Tokenizer regression in 0.4.0
CommanderTvis opened this issue · 1 comments
I'm trying to upgrade better-parse in https://github.com/mipt-npm/kmath/tree/extended-grammar from 0.4.0-alpha-3 to 0.4.0.
Before the update the string "2+2*(2+2)"
was lexed like:
[num for "2" at 0 (1:1), plus for "+" at 1 (1:2), num for "2" at 2 (1:3), mul for "*" at 3 (1:4), lpar for "(" at 4 (1:5), num for "2" at 5 (1:6), plus for "+" at 6 (1:7), num for "2" at 7 (1:8), rpar for ")" at 8 (1:9)]

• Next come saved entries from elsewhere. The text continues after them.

Optimization exercise on an open flow, not production practice. RTL: at most simulated, not proved equivalent. Function not checked: runs 1 and 3 to 5. Power: default activity. The flow treats the clock pin as an ideal source, which a real chip does not have.

<file path="config.mk">
export PLATFORM = sky130hd
export DESIGN_NAME = rpa_pkt
export DESIGN_NICKNAME = rpa_pkt
export VERILOG_FILES = /design/flow/design.v
export SDC_FILE = /design/flow/constraint.sdc
export NUM_CORES = 4
export LEC_CHECK = 0
export ABC_CLOCK_PERIOD_IN_PS = 4000
export CAP_MARGIN = 20
export CORE_MARGIN = 2
export CORE_UTILIZATION = 60
export CTS_BUF_LIST = sky130_fd_sc_hd__clkbuf_16
export CTS_CLUSTER_DIAMETER = 84
export CTS_CLUSTER_SIZE = 32
export SLEW_MARGIN = 20
export SYNTH_MEMORY_MAX_BITS = 8192
</file>
<file path="flow/run.sh">
#!/bin/bash
# Standard synthesis unchanged, then the standard layout with a larger
# setup slack margin for the timing repair after CTS and global routing, and
# the smallest buffer as the port buffer (timing repair sizes it up where needed).
set -euo pipefail
MARGIN=${MARGIN:-5.6}
bash standard.sh synth > synth.log 2>&1
sed "s/CLKGATE_MAP_FILE= /CLKGATE_MAP_FILE= SETUP_SLACK_MARGIN=$MARGIN 'BUFFER_PORTS_ARGS=-buffer_cell sky130_fd_sc_hd__buf_1' /" standard.sh > standard_margin.sh
bash standard_margin.sh finish > layout.log 2>&1
</file>
Background: an optimization exercise with open tools, aiming at small area. Do not read the settings as production practice. The RTL was checked by simulation tests, not by an equivalence proof against the original design.

==> flow/run.sh <==
#!/bin/bash
# synth_recipe.tcl (not shown) runs the flow's synth.tcl, then flattens the netlist and writes it again
# the make line also repeats each setting of config.mk as NAME=value (left out here)
make -C /OpenROAD-flow-scripts/flow DESIGN_CONFIG=/design/flow/config.mk WORK_HOME=/design/flow/orfs CLKGATE_MAP_FILE= SYNTH_SCRIPT=/design/flow/synth_recipe.tcl finish
==> flow/config.mk <==
export PLATFORM = sky130hd
export DESIGN_NAME = sbus_core
export DESIGN_NICKNAME = sbus_core
export VERILOG_FILES = /design/flow/design.v
export SDC_FILE = /design/flow/constraint.sdc
export NUM_CORES = 4
export LEC_CHECK = 0
export CAP_MARGIN = 20
export CORE_MARGIN = 2
export CORE_UTILIZATION = 20
export PLACE_DENSITY = 0.3
export SLEW_MARGIN = 20
==> flow/constraint.sdc <==
create_clock -name core_clock -period 40.0 [get_ports {clk}]
set_input_delay 8.0000 -clock core_clock [delete_from_list [all_inputs] [get_ports {clk}]]
set_output_delay 8.0000 -clock core_clock [all_outputs]
set_load 0.01 [all_outputs]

After the update the same string is lexed like:
[num@1 for "2" at 0 (1:1), num@2 for "+2" at 1 (1:2), num@3 for "*(2" at 3 (1:4), num@4 for "+2" at 6 (1:7), rpar@5 for ")" at 8 (1:9)]
+
in num token with regex "[\\d.]+(?:[eE]-?\\d+)?".toRegex()
makes no sense, so there is regression.
By the way, replacing token
function with regexToken
produces same wrong behavior.
Thanks @CommanderTvis for the report, I'll include the fix into the 0.4.1
update. As a workaround, you can use the regexToken(...)
overload that accepts a String
pattern, not Regex
, as that overload was not affected.